The amount of this enhanced penalty is equal to the greater of: (1) $5,000, or (2) 50 percent of the income derived (or to be derived) by the tax return preparer with respect to the return or claim. [IRC § 6694(b)(1).] The penalty described above for an unreasonable position will not apply when the enhanced penalty for willful understatement or reckless conduct applies. [IRC § 6694(b)(3).]


Authority for Positions Taken on Tax Return.

IRC § 6694 identifies three standards or levels of legal authority for positions taken on tax returns. Those standards are:

  1. More Likely Than Not;
  2. Substantial Authority; and
  3. Reasonable Basis

Treas. Reg. § 1.6662-4 identifies the sources of authority for purposes of determining if there is "substantial" authority for a position...

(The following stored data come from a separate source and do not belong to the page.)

--- config.mk ---
export PLATFORM = sky130hd
export DESIGN_NAME = alu_mul_sequencer
export DESIGN_NICKNAME = d
export VERILOG_FILES = /design/src/rtl/kl_exec_pkg.sv /design/src/rtl/alu_mul_sequencer.sv
export SDC_FILE = /design/constraint.sdc
export NUM_CORES = 1
export LEC_CHECK = 0
export CAP_MARGIN = 20
export CORE_ASPECT_RATIO = 1.25
export CORE_MARGIN = 1.5
export CORE_UTILIZATION = 45
export DETAILED_ROUTE_END_ITERATION = 8
export GPL_TIMING_DRIVEN = 0
export PLACE_DENSITY = 0.93
export SKIP_LAST_GASP = 1
export SLEW_MARGIN = 20
export SYNTH_ARGS = -nofsm -noshare
export SYNTH_HDL_FRONTEND = slang
export SYNTH_SLANG_ARGS = --single-unit
--- constraint.sdc ---
create_clock -name clk -period 3.6 [get_ports clk]
set_input_delay 0.36 -clock clk [delete_from_list [all_inputs] [get_ports clk]]
set_output_delay 0.36 -clock clk [all_outputs]
set_load 0.03 [all_outputs]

Conclusions in treatises, legal periodicals, legal opinions or opinions rendered by tax professionals are not authority. The authorities underlying such expressions of opinion where applicable to the facts of a particular case, however, may give rise to substantial authority for the tax treatment of an item.

Loss of Authority when Modified or Overruled. An authority ceases to be an authority when it is overruled or modified, implicitly or explicitly, by a body with the power to overrule or modify the earlier authority. A district court opinion on an issue is not an authority if overruled or reversed by the United States Court of Appeals for such district. A Tax Court opinion is not considered to be overruled or modified by a court of appeals to which a taxpayer does not have a right of appeal, unless the Tax Court adopts the holding of the court of appeals. Similarly, a private letter ruling is not authority if revoked or if inconsistent with a subsequent proposed regulation, revenue ruling or other administrative pronouncement published in the Internal Revenue Bulletin. [Treas. Reg. § 1.6662-4(d)(3).]


LEXIS users can view the complete commentary HERE. Additional fees may apply. (Approx. 22 pages)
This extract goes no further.